Saved data entries
• • •
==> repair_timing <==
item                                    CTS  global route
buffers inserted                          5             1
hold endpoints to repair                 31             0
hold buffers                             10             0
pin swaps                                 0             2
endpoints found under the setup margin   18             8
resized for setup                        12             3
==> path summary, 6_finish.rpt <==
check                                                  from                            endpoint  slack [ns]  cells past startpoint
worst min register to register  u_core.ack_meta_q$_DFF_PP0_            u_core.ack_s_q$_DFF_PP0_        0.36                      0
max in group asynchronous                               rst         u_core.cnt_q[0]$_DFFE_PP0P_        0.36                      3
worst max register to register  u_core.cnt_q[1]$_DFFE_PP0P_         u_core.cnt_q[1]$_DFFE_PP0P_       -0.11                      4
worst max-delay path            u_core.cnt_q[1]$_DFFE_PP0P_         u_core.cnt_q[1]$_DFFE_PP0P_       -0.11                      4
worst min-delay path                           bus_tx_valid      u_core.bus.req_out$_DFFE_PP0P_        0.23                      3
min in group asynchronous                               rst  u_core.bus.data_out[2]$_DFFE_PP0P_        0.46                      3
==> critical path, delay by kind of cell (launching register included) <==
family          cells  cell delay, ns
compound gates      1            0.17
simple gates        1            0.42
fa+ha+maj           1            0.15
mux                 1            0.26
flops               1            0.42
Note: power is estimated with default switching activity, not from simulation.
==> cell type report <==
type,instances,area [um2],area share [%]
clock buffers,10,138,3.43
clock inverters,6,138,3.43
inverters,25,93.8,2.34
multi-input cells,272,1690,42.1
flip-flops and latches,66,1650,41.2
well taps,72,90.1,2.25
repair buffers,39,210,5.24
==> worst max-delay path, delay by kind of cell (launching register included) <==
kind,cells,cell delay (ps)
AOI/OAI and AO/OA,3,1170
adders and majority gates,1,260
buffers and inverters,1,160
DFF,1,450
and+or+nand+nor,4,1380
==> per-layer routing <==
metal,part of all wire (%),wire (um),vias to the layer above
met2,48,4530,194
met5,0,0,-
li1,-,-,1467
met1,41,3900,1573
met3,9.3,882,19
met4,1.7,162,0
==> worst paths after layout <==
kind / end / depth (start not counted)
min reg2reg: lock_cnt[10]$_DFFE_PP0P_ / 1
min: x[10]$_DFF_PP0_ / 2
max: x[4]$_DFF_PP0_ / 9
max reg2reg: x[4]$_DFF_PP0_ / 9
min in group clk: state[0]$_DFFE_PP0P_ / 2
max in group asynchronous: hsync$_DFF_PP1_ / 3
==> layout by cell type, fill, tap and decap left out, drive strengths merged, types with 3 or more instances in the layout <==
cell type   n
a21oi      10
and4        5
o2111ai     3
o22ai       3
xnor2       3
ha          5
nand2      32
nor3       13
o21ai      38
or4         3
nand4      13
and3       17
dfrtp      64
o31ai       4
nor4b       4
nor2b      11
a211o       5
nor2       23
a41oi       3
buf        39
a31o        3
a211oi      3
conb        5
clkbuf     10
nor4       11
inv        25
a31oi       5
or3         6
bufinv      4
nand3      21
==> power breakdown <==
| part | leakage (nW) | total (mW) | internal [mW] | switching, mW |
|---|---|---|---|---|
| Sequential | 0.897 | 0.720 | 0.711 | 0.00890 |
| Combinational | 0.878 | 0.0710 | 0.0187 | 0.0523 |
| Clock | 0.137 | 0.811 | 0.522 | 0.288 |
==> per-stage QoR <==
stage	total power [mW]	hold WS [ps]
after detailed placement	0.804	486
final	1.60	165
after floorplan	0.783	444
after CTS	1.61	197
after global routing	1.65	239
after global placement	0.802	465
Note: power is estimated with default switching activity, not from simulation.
[src/rtl/core_decoder_pkg.sv]
// Shared encodings for the TinyGPU core decoder: opcodes, core states, mux selects
// and the decoded control bundle.
package core_decoder_pkg;

    localparam logic [3:0] OP_NOP   = 4'b0000;
    localparam logic [3:0] OP_BRNZP = 4'b0001;
    localparam logic [3:0] OP_CMP   = 4'b0010;
    localparam logic [3:0] OP_ADD   = 4'b0011;
    localparam logic [3:0] OP_SUB   = 4'b0100;
    localparam logic [3:0] OP_MUL   = 4'b0101;
    localparam logic [3:0] OP_DIV   = 4'b0110;
    localparam logic [3:0] OP_LDR   = 4'b0111;
    localparam logic [3:0] OP_STR   = 4'b1000;
    localparam logic [3:0] OP_CONST = 4'b1001;
    localparam logic [3:0] OP_RET   = 4'b1111;

    localparam logic [2:0] STATE_IDLE    = 3'b000;
    localparam logic [2:0] STATE_FETCH   = 3'b001;
    localparam logic [2:0] STATE_DECODE  = 3'b010;
    localparam logic [2:0] STATE_REQUEST = 3'b011;
    localparam logic [2:0] STATE_WAIT    = 3'b100;
    localparam logic [2:0] STATE_EXECUTE = 3'b101;
    localparam logic [2:0] STATE_UPDATE  = 3'b110;
    localparam logic [2:0] STATE_DONE    = 3'b111;

    localparam logic [1:0] REG_IN_ARITH = 2'b00;
    localparam logic [1:0] REG_IN_MEM   = 2'b01;
    localparam logic [1:0] REG_IN_CONST = 2'b10;

    localparam logic [1:0] ALU_ADD = 2'b00;
    localparam logic [1:0] ALU_SUB = 2'b01;
    localparam logic [1:0] ALU_MUL = 2'b10;
    localparam logic [1:0] ALU_DIV = 2'b11;

    localparam logic ALU_OUT_ARITH = 1'b0;
    localparam logic ALU_OUT_CMP   = 1'b1;

    typedef struct packed {
        logic       reg_write;
        logic       mem_read;
        logic       mem_write;
        logic       nzp_write;
        logic [1:0] reg_input_mux;
        logic [1:0] alu_arith_mux;
        logic       alu_output_mux;
        logic       pc_mux;
        logic       ret;
    } ctrl_t;

    // Opcodes 1010..1110 have no assigned instruction.
    function automatic logic is_reserved(input logic [3:0] op);
        return (op >= 4'b1010) && (op <= 4'b1110);
    endfunction

endpackage
===== src/rtl/mem_arbiter_pkg.sv =====
// Shared definitions for the two-port memory arbiter: default widths,
// FSM state encoding and port-owner encoding.
package mem_arbiter_pkg;

  localparam int unsigned DEF_ADDR_W  = 16;
  localparam int unsigned DEF_DATA_W  = 16;
  localparam int unsigned DEF_MEM_LAT = 1;

  // Latency counter holds MEM_LAT-1, so 0..3 for the legal 1..4 range.
  localparam int unsigned LAT_CNT_W   = 2;

  typedef enum logic [1:0] {
    ST_IDLE  = 2'd0,
    ST_ISSUE = 2'd1,
    ST_WAIT  = 2'd2,
    ST_RESP  = 2'd3
  } state_e;

  typedef enum logic {
    OWN_FETCH = 1'b0,
    OWN_DATA  = 1'b1
  } owner_e;

endpackage


===== src/rtl/mem_arbiter_rr.sv =====
// Two-way round-robin selector (purely combinational).
//   req[1:0] : requests, bit 0 = fetch port, bit 1 = data port
//   last     : 1 when the data port won the previous grant
//   grant    : one-hot winner, 2'b00 when nothing is requested
module rr_arbiter2 (
  input  logic [1:0] req,
  input  logic       last,
  output logic [1:0] grant
);

  // On a tie the port that did not win last time takes the grant.
  always_comb begin
    grant = 2'b00;
    if (req == 2'b11) begin
      grant = last ? 2'b01 : 2'b10;
    end else begin
      grant = req;
    end
  end

endmodule
### src/rtl/calc_alu.sv
// Combinational signed add/subtract of operand A and magnitude B,
// flagging results whose magnitude exceeds the display range.
module calc_alu
    import calc_pkg::*;
#(
    parameter int NDIG = 4,
    parameter int W    = 14
) (
    input  logic signed [W+1:0] a,
    input  logic        [W-1:0] b,
    input  logic        [1:0]   op,
    output logic signed [W+1:0] r,
    output logic                ovf
);
    localparam int MAXI = calc_max(NDIG);
    localparam logic signed [W+1:0] MAX = MAXI[W+1:0];

    logic signed [W+1:0] b_s;
    logic signed [W+1:0] mag;

    // Sum or difference, then magnitude range check.
    always_comb begin
        b_s = $signed({2'b00, b});
        r   = (op == OP_SUB) ? (a - b_s) : (a + b_s);
        mag = r[W+1] ? -r : r;
        ovf = (mag > MAX);
    end
endmodule

### src/rtl/calc_ctrl.sv
// Keypad calculator sequencer: operand entry FSM, ALU hookup, display regs.
// Build option: CALC_CHAIN_EN lets an operator key in S_RES reuse the result.
module calc_ctrl
    import calc_pkg::*;
#(
    parameter int NDIG = 4,
    parameter int W    = 14
) (
    input  logic  clk,
    input  logic  reset,
    calc_if.slave bus
);
    localparam int MAXI = calc_max(NDIG);
    localparam int LIMI = (MAXI + 1) / 10;
    localparam logic signed [W+1:0] LIM_A = LIMI[W+1:0];
    localparam logic        [W-1:0] LIM_B = LIMI[W-1:0];

    state_t              state, nxt;
    logic signed [W+1:0] a, a_n;
    logic        [W-1:0] b, b_n;
    logic signed [W+1:0] r, r_n;
    logic        [1:0]   op, op_n;
    logic                rv_n;

    logic signed [W+1:0] alu_r;
    logic                alu_ovf;

    logic                is_num, is_op, is_eq;
    logic signed [W+1:0] d_a, a_x10;
    logic        [W-1:0] d_b, b_x10;

    logic        [W-1:0] val_n;
    logic                neg_n, err_n;

    logic        [W-1:0] disp_val_q;
    logic                disp_neg_q, err_q, rv_q;

    calc_alu #(.NDIG(NDIG), .W(W)) u_alu (
        .a   (a),
        .b   (b),
        .op  (op),
        .r   (alu_r),
        .ovf (alu_ovf)
    );

    function automatic logic [W-1:0] mag_of(input logic signed [W+1:0] x);
        logic signed [W+1:0] t;
        t = x[W+1] ? -x : x;
        return t[W-1:0];
    endfunction

    // Key decode with num > op > eq priority; out-of-range codes drop the key.
    always_comb begin
        is_num = bus.key_valid && bus.key_is_num && (bus.key_num <= 4'd9);
        is_op  = bus.key_valid && !bus.key_is_num && bus.key_is_op
                 && (bus.key_op <= OP_SUB);
        is_eq  = bus.key_valid && !bus.key_is_num && !bus.key_is_op
                 && bus.key_is_eq;
        d_a    = $signed({{(W-2){1'b0}}, bus.key_num});
        d_b    = {{(W-4){1'b0}}, bus.key_num};
        a_x10  = (a <<< 3) + (a <<< 1) + d_a;
        b_x10  = (b << 3) + (b << 1) + d_b;
    end

    // Next-state and next-operand logic.
    always_comb begin
        nxt  = state;
        a_n  = a;
        b_n  = b;
        r_n  = r;
        op_n = op;
        rv_n = 1'b0;
        unique case (state)
            S_A: begin
                if (is_num) begin
                    if (a < LIM_A) a_n = a_x10;
                end else if (is_op) begin
                    op_n = bus.key_op;
                    nxt  = S_OP;
                end
            end
            S_OP: begin
                if (is_num) begin
                    b_n = d_b;
                    nxt = S_B;
                end else if (is_op) begin
                    op_n = bus.key_op;
                end
            end
            S_B: begin
                if (is_num) begin
                    if (b < LIM_B) b_n = b_x10;
                end else if (is_eq) begin
                    r_n = alu_r;
                    if (alu_ovf) begin
                        nxt = S_ERR;
                    end else begin
                        nxt  = S_RES;
                        rv_n = 1'b1;
                    end
                end
            end
            S_RES: begin
                if (is_num) begin
                    a_n = d_a;
                    b_n = '0;
                    nxt = S_A;
                end
`ifdef CALC_CHAIN_EN
                else if (is_op) begin
                    a_n  = r;
                    op_n = bus.key_op;
                    nxt  = S_OP;
                end
`endif
            end
            S_ERR: begin
                if (is_num) begin
                    a_n = d_a;
                    b_n = '0;
                    nxt = S_A;
                end
            end
            default: nxt = S_A;
        endcase
    end

    // Display values derived from the state being entered.
    always_comb begin
        val_n = '0;
        neg_n = 1'b0;
        err_n = 1'b0;
        unique case (nxt)
            S_A, S_OP: begin
                val_n = mag_of(a_n);
                neg_n = a_n[W+1];
            end
            S_B:   val_n = b_n;
            S_RES: begin
                val_n = mag_of(r_n);
                neg_n = r_n[W+1];
            end
            S_ERR: err_n = 1'b1;
            default: ;
        endcase
    end

    // State, operand and registered output update.
    always_ff @(posedge clk) begin
        if (reset) begin
            state      <= S_A;
            a          <= '0;
            b          <= '0;
            r          <= '0;
            op         <= OP_ADD;
            disp_val_q <= '0;
            disp_neg_q <= 1'b0;
            err_q      <= 1'b0;
            rv_q       <= 1'b0;
        end else begin
            state      <= nxt;
            a          <= a_n;
            b          <= b_n;
            r          <= r_n;
            op         <= op_n;
            disp_val_q <= val_n;
            disp_neg_q <= neg_n;
            err_q      <= err_n;
            rv_q       <= rv_n;
        end
    end

    assign bus.disp_val     = disp_val_q;
    assign bus.disp_neg     = disp_neg_q;
    assign bus.err          = err_q;
    assign bus.result_valid = rv_q;
    assign bus.state_o      = state;
endmodule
• • •
What the task asks = Across the data, count every line where the string "after" turns up, then write only that count.

Response to the exercise = 6